[Material shown]
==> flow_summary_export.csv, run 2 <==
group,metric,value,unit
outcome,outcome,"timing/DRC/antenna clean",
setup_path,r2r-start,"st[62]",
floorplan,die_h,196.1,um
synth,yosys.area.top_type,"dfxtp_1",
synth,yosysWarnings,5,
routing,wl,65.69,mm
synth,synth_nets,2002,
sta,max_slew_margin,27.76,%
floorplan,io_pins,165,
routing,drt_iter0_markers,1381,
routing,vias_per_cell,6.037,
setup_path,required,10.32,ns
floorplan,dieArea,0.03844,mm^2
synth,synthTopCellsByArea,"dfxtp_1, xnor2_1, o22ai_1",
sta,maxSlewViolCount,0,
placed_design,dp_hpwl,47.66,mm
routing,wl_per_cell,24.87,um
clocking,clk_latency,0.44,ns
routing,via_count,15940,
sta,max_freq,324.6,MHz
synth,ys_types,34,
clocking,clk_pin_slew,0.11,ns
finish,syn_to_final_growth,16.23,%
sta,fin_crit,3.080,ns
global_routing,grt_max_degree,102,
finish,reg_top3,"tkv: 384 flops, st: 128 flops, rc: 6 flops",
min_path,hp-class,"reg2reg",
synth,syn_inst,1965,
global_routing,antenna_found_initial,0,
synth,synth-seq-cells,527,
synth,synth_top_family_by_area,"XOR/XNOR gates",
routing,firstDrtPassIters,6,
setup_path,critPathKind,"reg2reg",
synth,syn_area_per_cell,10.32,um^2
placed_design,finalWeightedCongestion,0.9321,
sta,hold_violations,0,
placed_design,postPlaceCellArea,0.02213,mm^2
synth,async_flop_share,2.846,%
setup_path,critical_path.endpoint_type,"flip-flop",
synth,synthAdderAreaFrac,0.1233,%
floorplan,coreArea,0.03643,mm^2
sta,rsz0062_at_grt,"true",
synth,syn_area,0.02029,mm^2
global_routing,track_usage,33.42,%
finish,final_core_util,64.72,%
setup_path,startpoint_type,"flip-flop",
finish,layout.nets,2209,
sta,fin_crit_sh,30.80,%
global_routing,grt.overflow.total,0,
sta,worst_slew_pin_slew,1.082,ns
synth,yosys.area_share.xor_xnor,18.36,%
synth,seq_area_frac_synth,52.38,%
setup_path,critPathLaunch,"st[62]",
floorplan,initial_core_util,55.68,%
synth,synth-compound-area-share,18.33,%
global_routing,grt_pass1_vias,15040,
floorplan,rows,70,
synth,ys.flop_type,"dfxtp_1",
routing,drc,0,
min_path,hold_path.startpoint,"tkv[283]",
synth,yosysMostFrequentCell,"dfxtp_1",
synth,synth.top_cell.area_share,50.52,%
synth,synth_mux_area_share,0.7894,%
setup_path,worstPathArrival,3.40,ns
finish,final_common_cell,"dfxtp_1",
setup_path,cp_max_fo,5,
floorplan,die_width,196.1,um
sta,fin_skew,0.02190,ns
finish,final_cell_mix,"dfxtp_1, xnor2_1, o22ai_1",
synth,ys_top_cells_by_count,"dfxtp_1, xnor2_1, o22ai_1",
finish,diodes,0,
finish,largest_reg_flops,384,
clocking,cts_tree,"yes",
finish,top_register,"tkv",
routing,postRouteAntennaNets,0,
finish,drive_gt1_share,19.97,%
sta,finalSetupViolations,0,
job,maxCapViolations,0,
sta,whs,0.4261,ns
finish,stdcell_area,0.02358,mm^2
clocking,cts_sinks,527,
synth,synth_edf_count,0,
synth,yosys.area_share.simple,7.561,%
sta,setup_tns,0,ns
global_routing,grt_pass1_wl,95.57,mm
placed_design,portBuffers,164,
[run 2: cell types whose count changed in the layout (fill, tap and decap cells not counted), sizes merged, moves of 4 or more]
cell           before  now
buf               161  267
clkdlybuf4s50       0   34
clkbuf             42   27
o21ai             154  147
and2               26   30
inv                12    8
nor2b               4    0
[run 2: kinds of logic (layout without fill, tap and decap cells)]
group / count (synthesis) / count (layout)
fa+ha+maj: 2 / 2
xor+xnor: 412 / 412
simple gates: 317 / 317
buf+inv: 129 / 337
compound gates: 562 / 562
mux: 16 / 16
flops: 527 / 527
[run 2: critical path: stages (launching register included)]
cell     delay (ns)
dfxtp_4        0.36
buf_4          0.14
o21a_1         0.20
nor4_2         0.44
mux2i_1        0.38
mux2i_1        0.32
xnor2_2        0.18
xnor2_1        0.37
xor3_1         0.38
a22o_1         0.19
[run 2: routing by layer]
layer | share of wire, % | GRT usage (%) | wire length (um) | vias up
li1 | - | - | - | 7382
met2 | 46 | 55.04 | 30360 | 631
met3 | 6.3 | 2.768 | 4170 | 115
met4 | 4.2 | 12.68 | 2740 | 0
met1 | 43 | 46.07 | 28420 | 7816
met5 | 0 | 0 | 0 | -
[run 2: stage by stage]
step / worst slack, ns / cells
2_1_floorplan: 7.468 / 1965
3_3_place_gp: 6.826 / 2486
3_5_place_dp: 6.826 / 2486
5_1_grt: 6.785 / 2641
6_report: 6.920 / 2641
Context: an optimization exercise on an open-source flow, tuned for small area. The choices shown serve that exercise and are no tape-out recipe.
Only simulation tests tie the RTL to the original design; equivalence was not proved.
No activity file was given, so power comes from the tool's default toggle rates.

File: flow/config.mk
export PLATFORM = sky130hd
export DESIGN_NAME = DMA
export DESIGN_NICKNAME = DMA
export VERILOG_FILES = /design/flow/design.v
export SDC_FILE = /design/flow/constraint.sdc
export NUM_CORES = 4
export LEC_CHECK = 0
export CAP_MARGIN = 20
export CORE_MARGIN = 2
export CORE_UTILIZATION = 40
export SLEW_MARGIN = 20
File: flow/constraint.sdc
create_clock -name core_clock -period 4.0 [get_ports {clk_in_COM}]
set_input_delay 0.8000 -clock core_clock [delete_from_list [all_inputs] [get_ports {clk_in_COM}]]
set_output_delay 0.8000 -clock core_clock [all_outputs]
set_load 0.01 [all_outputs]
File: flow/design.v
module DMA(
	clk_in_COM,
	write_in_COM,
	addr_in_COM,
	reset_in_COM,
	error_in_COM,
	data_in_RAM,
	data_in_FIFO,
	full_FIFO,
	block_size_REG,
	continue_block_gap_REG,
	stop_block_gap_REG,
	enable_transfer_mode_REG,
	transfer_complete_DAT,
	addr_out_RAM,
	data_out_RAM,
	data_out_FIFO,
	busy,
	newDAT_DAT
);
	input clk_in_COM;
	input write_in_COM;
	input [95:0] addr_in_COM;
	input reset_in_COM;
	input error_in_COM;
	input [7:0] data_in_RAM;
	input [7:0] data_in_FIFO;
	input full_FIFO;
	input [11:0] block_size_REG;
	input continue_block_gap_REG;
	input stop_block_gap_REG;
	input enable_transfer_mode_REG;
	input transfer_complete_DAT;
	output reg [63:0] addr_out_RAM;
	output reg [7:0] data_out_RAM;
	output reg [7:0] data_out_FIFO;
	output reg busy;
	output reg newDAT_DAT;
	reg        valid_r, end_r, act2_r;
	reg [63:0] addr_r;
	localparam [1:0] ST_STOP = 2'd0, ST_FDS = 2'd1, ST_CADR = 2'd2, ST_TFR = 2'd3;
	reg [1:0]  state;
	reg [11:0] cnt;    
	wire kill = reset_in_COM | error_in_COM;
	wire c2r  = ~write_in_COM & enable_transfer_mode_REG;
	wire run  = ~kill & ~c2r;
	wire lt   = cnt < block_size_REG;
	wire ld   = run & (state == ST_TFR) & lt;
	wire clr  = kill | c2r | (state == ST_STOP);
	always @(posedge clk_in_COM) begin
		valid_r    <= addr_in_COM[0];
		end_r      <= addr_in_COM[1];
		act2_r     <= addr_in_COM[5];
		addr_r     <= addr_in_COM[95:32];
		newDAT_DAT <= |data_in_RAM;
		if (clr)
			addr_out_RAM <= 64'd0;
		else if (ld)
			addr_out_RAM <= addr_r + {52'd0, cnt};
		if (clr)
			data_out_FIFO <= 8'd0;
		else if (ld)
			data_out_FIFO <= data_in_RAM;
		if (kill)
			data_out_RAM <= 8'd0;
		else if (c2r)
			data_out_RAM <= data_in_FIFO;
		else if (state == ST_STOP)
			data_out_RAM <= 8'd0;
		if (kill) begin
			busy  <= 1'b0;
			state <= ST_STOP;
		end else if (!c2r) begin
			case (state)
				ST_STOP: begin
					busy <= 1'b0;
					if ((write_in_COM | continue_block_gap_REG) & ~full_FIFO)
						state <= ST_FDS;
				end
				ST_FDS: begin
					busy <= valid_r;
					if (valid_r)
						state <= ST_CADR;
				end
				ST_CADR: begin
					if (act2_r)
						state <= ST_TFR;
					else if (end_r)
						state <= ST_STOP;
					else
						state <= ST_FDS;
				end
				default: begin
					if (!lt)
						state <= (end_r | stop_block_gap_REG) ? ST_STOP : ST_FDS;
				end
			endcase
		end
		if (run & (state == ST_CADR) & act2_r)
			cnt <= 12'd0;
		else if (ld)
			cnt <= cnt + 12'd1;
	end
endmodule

[Activity] Beginning with the line above that contains "mux: 16 / 16", copy each line exactly up to and including the line that contains "5_1_grt: 6.785 / 2641", and go no further.

[Answer space]
mux: 16 / 16
flops: 527 / 527
[run 2: critical path: stages (launching register included)]
cell     delay (ns)
dfxtp_4        0.36
buf_4          0.14
o21a_1         0.20
nor4_2         0.44
mux2i_1        0.38
mux2i_1        0.32
xnor2_2        0.18
xnor2_1        0.37
xor3_1         0.38
a22o_1         0.19
[run 2: routing by layer]
layer | share of wire, % | GRT usage (%) | wire length (um) | vias up
li1 | - | - | - | 7382
met2 | 46 | 55.04 | 30360 | 631
met3 | 6.3 | 2.768 | 4170 | 115
met4 | 4.2 | 12.68 | 2740 | 0
met1 | 43 | 46.07 | 28420 | 7816
met5 | 0 | 0 | 0 | -
[run 2: stage by stage]
step / worst slack, ns / cells
2_1_floorplan: 7.468 / 1965
3_3_place_gp: 6.826 / 2486
3_5_place_dp: 6.826 / 2486
5_1_grt: 6.785 / 2641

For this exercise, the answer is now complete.